Cover of The Myth of the Rational Market by Justin Fox The Myth of the Rational Market - A History of Risk, Reward and Delusion on Wall Street, by Justin Fox

Markets are inefficient in pricing and pundits who propounded the efficient market hypothesis were unrealistic in their assumptions. This is the theme of a tidily-written tome by Justin Fox, the editorial director of the Harvard Business Review Group and a columnist for Time magazine. With investors still grappling with effects of a delusion that lasted 50 years, the book's timing could hardly be better.

Fox's treatment, without quoting a single mathematical equation, of such widely-followed theories as capital asset pricing is what makes the book appealing to experts and non-practitioners alike. For too long, academia had assumed that, since financial markets were liquid, pricing reflects the real economy. This was based on the belief that financial markets were more liquid and prices not as 'sticky' as those in which real goods were traded. Why then are there bubbles in financial markets and not in markets in real goods such as babies' nappies? Because financial markets have a tendency to 'herd', something which is rare in markets dealing in goods.

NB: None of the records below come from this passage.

What follows belongs to an exercise in optimizing a design on an open flow for small area, a short achievable clock period and few clock cycles per item; a production flow would make more cautious choices.
RTL that was checked went through simulation tests only; none was proved equivalent to the original.
Function not checked in runs 2 and 3: the RTL went through the layout flow alone.
No activity file was given, so power comes from the tool's default toggle rates.

==> design/flow/design.v <==
module str_rebuild (
  input         clk,
  input         rst,
  input         in_valid,
  output        in_ready,
  input  [31:0] in_data,
  input  [31:0] in_mask,
  output        out_valid,
  input         out_ready,
  output [1:0]  out_n,
  output [4:0]  out_role_a,
  output [31:0] out_data_a,
  output [4:0]  out_role_b,
  output [31:0] out_data_b
);
  function [7:0] gf_mul(input [7:0] a, input [7:0] b);
    integer i;
    reg [7:0] p, t;
    begin
      p = 8'h00;
      t = a;
      for (i = 0; i < 8; i = i + 1) begin
        if (b[i]) p = p ^ t;
        t = {t[6:0], 1'b0} ^ (t[7] ? 8'h1D : 8'h00);
      end
      gf_mul = p;
    end
  endfunction
  function [7:0] gf_div2(input [7:0] a);
    gf_div2 = {1'b0, a[7:1]} ^ (a[0] ? 8'h8E : 8'h00);
  endfunction
  function [7:0] apow(input [4:0] k);
    case (k)
      5'd0: apow = 8'h01;
      5'd1: apow = 8'h02;
      5'd2: apow = 8'h04;
      5'd3: apow = 8'h08;
      5'd4: apow = 8'h10;
      5'd5: apow = 8'h20;
      5'd6: apow = 8'h40;
      5'd7: apow = 8'h80;
      5'd8: apow = 8'h1D;
      5'd9: apow = 8'h3A;
      5'd10: apow = 8'h74;
      5'd11: apow = 8'hE8;
      5'd12: apow = 8'hCD;
      5'd13: apow = 8'h87;
      5'd14: apow = 8'h13;
      5'd15: apow = 8'h26;
      5'd16: apow = 8'h4C;
      5'd17: apow = 8'h98;
      5'd18: apow = 8'h2D;
      5'd19: apow = 8'h5A;
      5'd20: apow = 8'hB4;
      5'd21: apow = 8'h75;
      5'd22: apow = 8'hEA;
      5'd23: apow = 8'hC9;
      5'd24: apow = 8'h8F;
      5'd25: apow = 8'h03;
      5'd26: apow = 8'h06;
      5'd27: apow = 8'h0C;
      5'd28: apow = 8'h18;
      5'd29: apow = 8'h30;
      5'd30: apow = 8'h60;
      5'd31: apow = 8'hC0;
    endcase
  endfunction
  function [7:0] ainv(input [4:0] k);
    case (k)
      5'd0: ainv = 8'h01;
      5'd1: ainv = 8'h8E;
      5'd2: ainv = 8'h47;
      5'd3: ainv = 8'hAD;
      5'd4: ainv = 8'hD8;
      5'd5: ainv = 8'h6C;
      5'd6: ainv = 8'h36;
      5'd7: ainv = 8'h1B;
      5'd8: ainv = 8'h83;
      5'd9: ainv = 8'hCF;
      5'd10: ainv = 8'hE9;
      5'd11: ainv = 8'hFA;
      5'd12: ainv = 8'h7D;
      5'd13: ainv = 8'hB0;
      5'd14: ainv = 8'h58;
      5'd15: ainv = 8'h2C;
      5'd16: ainv = 8'h16;
      5'd17: ainv = 8'h0B;
      5'd18: ainv = 8'h8B;
      5'd19: ainv = 8'hCB;
      5'd20: ainv = 8'hEB;
      5'd21: ainv = 8'hFB;
      5'd22: ainv = 8'hF3;
      5'd23: ainv = 8'hF7;
      5'd24: ainv = 8'hF5;
      5'd25: ainv = 8'hF4;
      5'd26: ainv = 8'h7A;
      5'd27: ainv = 8'h3D;
      5'd28: ainv = 8'h90;
      5'd29: ainv = 8'h48;
      5'd30: ainv = 8'h24;
      5'd31: ainv = 8'h12;
    endcase
  endfunction
  function [7:0] wtab(input [4:0] k);
    case (k)
      5'd0: wtab = 8'h00;
      5'd1: wtab = 8'hF4;
      5'd2: wtab = 8'hA7;
      5'd3: wtab = 8'h9D;
      5'd4: wtab = 8'h72;
      5'd5: wtab = 8'hED;
      5'd6: wtab = 8'h5F;
      5'd7: wtab = 8'h54;
      5'd8: wtab = 8'hA0;
      5'd9: wtab = 8'hA9;
      5'd10: wtab = 8'hFB;
      5'd11: wtab = 8'h74;
      5'd12: wtab = 8'h85;
      5'd13: wtab = 8'hE4;
      5'd14: wtab = 8'hC0;
      5'd15: wtab = 8'h8A;
      5'd16: wtab = 8'h67;
      5'd17: wtab = 8'hDC;
      5'd18: wtab = 8'h26;
      5'd19: wtab = 8'h63;
      5'd20: wtab = 8'hF2;
      5'd21: wtab = 8'hE9;
      5'd22: wtab = 8'hB4;
      5'd23: wtab = 8'hD2;
      5'd24: wtab = 8'h02;
      5'd25: wtab = 8'h8E;
      5'd26: wtab = 8'hBA;
      5'd27: wtab = 8'hAA;
      5'd28: wtab = 8'hDE;
      5'd29: wtab = 8'h89;
      5'd30: wtab = 8'h57;
      5'd31: wtab = 8'h59;
    endcase
  endfunction
  reg        rdy_r;
  reg [4:0]  role;
  reg [31:1] mask_r;
  reg [1:0]  ecnt;
  reg [4:0]  px, py;
  reg [31:0] ps, h;
  wire        accept = in_valid && rdy_r;
  wire        first  = (role == 5'd0);
  wire [31:0] mm     = {mask_r, in_mask[0]};
  wire        erased = mm[role];
  wire        last   = (role == 5'd31);
  reg [1:0] ecnt_n;
  reg [4:0] px_n, py_n;
  always @(*) begin
    ecnt_n = ecnt;
    px_n   = px;
    py_n   = py;
    if (first) begin
      ecnt_n = {1'b0, erased};
      px_n   = 5'd0;
      py_n   = 5'd0;
    end else if (erased) begin
      if (ecnt == 2'd0) px_n = role;
      if (ecnt == 2'd1) py_n = role;
      if (ecnt != 2'd3) ecnt_n = ecnt + 2'd1;
    end
  end
  always @(posedge clk) begin
    if (accept) begin
      ecnt <= ecnt_n;
      px   <= px_n;
      py   <= py_n;
      if (first) mask_r <= in_mask[31:1];
    end
  end
  wire        keep_p = accept && !erased && !last;
  wire        keep_h = !erased && (role < 5'd30);
  wire [31:0] dp = in_data & {32{keep_p}};
  wire [31:0] dh = in_data & {32{keep_h}};
  wire [31:0] hm = h & {32{!first}};
  integer b;
  always @(posedge clk) begin
    ps <= (ps & {32{!(accept && first)}}) ^ dp;
    if (accept && role < 5'd30)
      for (b = 0; b < 4; b = b + 1)
        h[8*b +: 8] <= gf_div2(hm[8*b +: 8]) ^ dh[8*b +: 8];
  end
  reg [31:0] qs;
  always @(*)
    for (b = 0; b < 4; b = b + 1)
      qs[8*b +: 8] = gf_mul(h[8*b +: 8], 8'h30) ^ (mask_r[31] ? 8'h00 : in_data[8*b +: 8]);
  reg        busy, ov;
  reg [1:0]  sub, lane;
  reg [1:0]  on_r;
  reg [4:0]  ora, orb;
  reg [31:0] ra, rb;
  wire load = accept && last;
  wire two   = (on_r == 2'd2);
  wire c_pq  = two && (ora == 5'd30);
  wire c_xq  = two && (orb == 5'd31) && !c_pq;
  wire c_xp  = two && (orb == 5'd30);
  wire c_xy  = two && (orb < 5'd30);
  wire c_q   = (on_r == 2'd1) && (ora == 5'd31);
  reg [7:0] coef;
  always @(*) begin
    case (sub)
      2'd0:    coef = c_xy ? apow(orb) : (c_xq ? apow(ora) : 8'h00);
      2'd1:    coef = c_xy ? wtab(orb - ora) : 8'h01;
      default: coef = (c_xy || c_xp) ? ainv(ora) : 8'h01;
    endcase
  end
  wire [7:0] a0   = ra[7:0];
  wire [7:0] b0   = rb[7:0];
  wire [7:0] opnd = (sub == 2'd0) ? a0 : b0;
  wire [7:0] mo   = gf_mul(opnd, coef);
  wire       sva  = c_xy || c_xp || c_q;
  wire       svb  = c_xy || c_xp;
  wire [7:0] va   = sva ? mo : a0;
  wire [7:0] vb   = svb ? (a0 ^ va) : (c_q ? 8'h00 : b0);
  wire       e1   = (ecnt_n == 2'd1);
  wire       e2   = (ecnt_n == 2'd2);
  wire       selp = e2 || (e1 && px_n != 5'd31);
  wire       selq = e2 || (e1 && px_n == 5'd31);
  assign in_ready = rdy_r;
  always @(posedge clk) begin
    if (load) begin
      ra   <= ps & {32{selp}};
      rb   <= qs & {32{selq}};
      on_r <= ecnt_n;
      ora  <= (ecnt_n == 2'd3) ? 5'd0 : px_n;
      orb  <= (ecnt_n == 2'd3) ? 5'd0 : py_n;
    end else if (busy) begin
      if (sub == 2'd2) begin
        ra <= {va, ra[31:8]};
        rb <= {vb, rb[31:8]};
      end else begin
        rb[7:0] <= mo ^ ((sub == 2'd0) ? b0 : 8'h00);
      end
    end
  end
  wire ov_n   = (busy && sub == 2'd2 && lane == 2'd3) || (ov && !out_ready);
  wire busy_n = load || (busy && !(sub == 2'd2 && lane == 2'd3));
  wire [4:0] role_n = accept ? role + 5'd1 : role;
  always @(posedge clk) begin
    if (rst) begin
      role  <= 5'd0;
      busy  <= 1'b0;
      ov    <= 1'b0;
      sub   <= 2'd0;
      lane  <= 2'd0;
      rdy_r <= 1'b1;
    end else begin
      role  <= role_n;
      busy  <= busy_n;
      ov    <= ov_n;
      if (load) begin
        sub  <= 2'd0;
        lane <= 2'd0;
      end else if (busy) begin
        sub  <= (sub == 2'd2) ? 2'd0 : sub + 2'd1;
        if (sub == 2'd2) lane <= lane + 2'd1;
      end
      rdy_r <= !((role_n == 5'd31) && (busy_n || ov_n));
    end
  end
  assign out_valid  = ov;
  assign out_n      = on_r;
  assign out_role_a = ora;
  assign out_data_a = ra;
  assign out_role_b = orb;
  assign out_data_b = rb;
endmodule
==> design/flow/run.sh <==
#!/bin/bash
# synth_recipe.tcl (not shown) runs the flow's synth.tcl, then flattens the netlist and writes it again
# the make line also repeats each setting of config.mk as NAME=value (left out here)
make -C /OpenROAD-flow-scripts/flow DESIGN_CONFIG=/design/flow/config.mk WORK_HOME=/design/flow/orfs CLKGATE_MAP_FILE= SYNTH_SCRIPT=/design/flow/synth_recipe.tcl finish
==> design/flow/config.mk <==
export PLATFORM = sky130hd
export DESIGN_NAME = str_rebuild
export DESIGN_NICKNAME = str_rebuild
export VERILOG_FILES = /design/flow/design.v
export SDC_FILE = /design/flow/constraint.sdc
export NUM_CORES = 4
export LEC_CHECK = 0
export CAP_MARGIN = 20
export CORE_MARGIN = 2
export CORE_UTILIZATION = 30
export PLACE_DENSITY = 0.5
export SLEW_MARGIN = 20
==> design/flow/constraint.sdc <==
create_clock -name core_clock -period 8.0 [get_ports {clk}]
set_input_delay 1.6000 -clock core_clock [delete_from_list [all_inputs] [get_ports {clk}]]
set_output_delay 1.6000 -clock core_clock [all_outputs]
set_load 0.01 [all_outputs]
==> results.yml, run 1 <==
status:
  status: "complete, no violations"
yosys:
  synth-simple-area-share: 0.158
  syn_avg_cell_area_um2: 9.48
  ys.flop_type: "edfxtp_1"
  synthMuxAreaShare: 0.0378
  ys_seq_elements: 219
  ys_types: 93
  synth_compound_area_frac: 0.165
  yosysWarnings: 1
  yosysSeqAreaShare: 0.403
  synth_top_family_by_area: "compound AO/OA/AOI/OAI gates"
  synth_nets: 1644
  synth_edf_count: 151
  async_flop_share: 0
  synthXorXnorAreaFrac: 0.163
  syn_inst: 1542
  syn_area_um2: 14600
  synth_fa_ha_area_frac: 0.0303
clock_network:
  htree_num_levels: 1
  clock_latency_ns: 0.53
  cts_tree: "built"
  hold_buffers: 0
  ctsResizeCount: 0
  clockBufferDepth: 3
  cts_setup_buffers: 0
  cts.sinks: 219
  cts-root-buf: "clkbuf_16"
  clk_pin_slew_worst_paths_ns: 0.06
  numCtsBuffers: 25
global_route:
  grt_pass1_vias: 11300
  antenna_found_initial: 0
  grt_max_degree: 93
  grt_overflow: 0
  grt_pass1_wl_mm: 70.4
  grt_usage: 0.181
layout:
  n_fill_cell: 4891
  fin_cells: 2262
  layout.nets: 1731
  final_core_utilization: 0.361
  diodes: 0
  drive_gt1_frac: 0.0595
  area_growth_pct: 18.3
detailed_routing:
  routed.top_layer: "met4"
  drc: 0
  drt-total-wl_mm: 46.6
  routed-wl-met3_mm: 2.91
  antenna_left: 0
  post_drt_via_cell_ratio: 5.21
  vias: 11800
  wl_met2_mm: 20.7
  dr.pass1.iters: 6
  drt_iter0_drc: 1009
  avgRoutedWirePerCell_um: 20.6
  met1_length_mm: 22.2
setup_path:
  crit_path_end_kind: "flip-flop"
  worstPathBufferInverterCount: 3
  cp.required_ns: 8.26
  cp_top_family: "adder cells"
  cp_slowest_cell: "fa_1"
  crit_chain: "inv_1 -> ha_1 -> inv_1 -> fa_1 -> inv_1 -> ha_1 -> or4_1 -> nand4_1 -> and3_1 -> nor2_1 -> xnor3_1 -> xor2_1 -> xor3_1 -> a22oi_1 -> o21ai_1"
  crit_path_frequent_cell: "inv_1"
  slowest_delay_ns: 0.78
  critPathKind: "reg2reg"
  cp_data_arrival_time_ns: 5.82
  start_kind: "flip-flop"
  cp_max_fo: 13
pwr:
  power.density_nw_per_um2: 174
  p_total_mw: 3.02
  ir_drop_mv: 0.140
  p_leak_nw: 6.14
die:
  die_w_um: 225
  die_area_um2: 50500
  num_io_pins: 146
  core_area_um2: 47900
  die_h_um: 225
  start_util: 0.305
  num_rows: 80
sta:
  worstMarginPinSlew_ns: 1.04
  finalHoldViolations: 0
  fmax_ghz: 0.180
  setup_viol_count_final: 0
  max-slew-margin-rel: 0.309
  whs_ns: 0.470
  min_period_over_period: 0.695
  rsz0062_at_grt: "false"
  fin_crit_ns: 5.56
  slew_violations: 0
  tns_ns: 0
  finalClockSkew_ns: 0.0136
placed_design:
  dp_hpwl_mm: 34.7
  portBuffers: 145
  gp_congestion: 0.892
  dpl.cell_count: 2217
worst_hold_path:
  min_path_type: "reg2reg"
run:
  cap_violations: 0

The author illustrates his point with a canny example. If there is a $20 bill lying on the ground, then the supporter of the efficient market hypothesis would say: "If it were a real $20 bill, then somebody would have picked it up already." In other words, in efficient markets prices at any given point capture all the information that investors need to know about security. Even when $20 bills are left lying around, over time the pricing discrepancy is arbitraged away. How did such a myth continue for such long? One reason, says Fox, is that, since the mid-1970s, the efficient markets theory has been an integral part of the way America's pensions industry has been regulated.

Overall, this is a dense but fascinating narrative of financial history, featuring, in brief, the work of scholars such as Friedman, Markowitz, Miller, Modigliani, Sharpe and Shiller. It does much to dispel the myth surrounding financial markets. And not before time.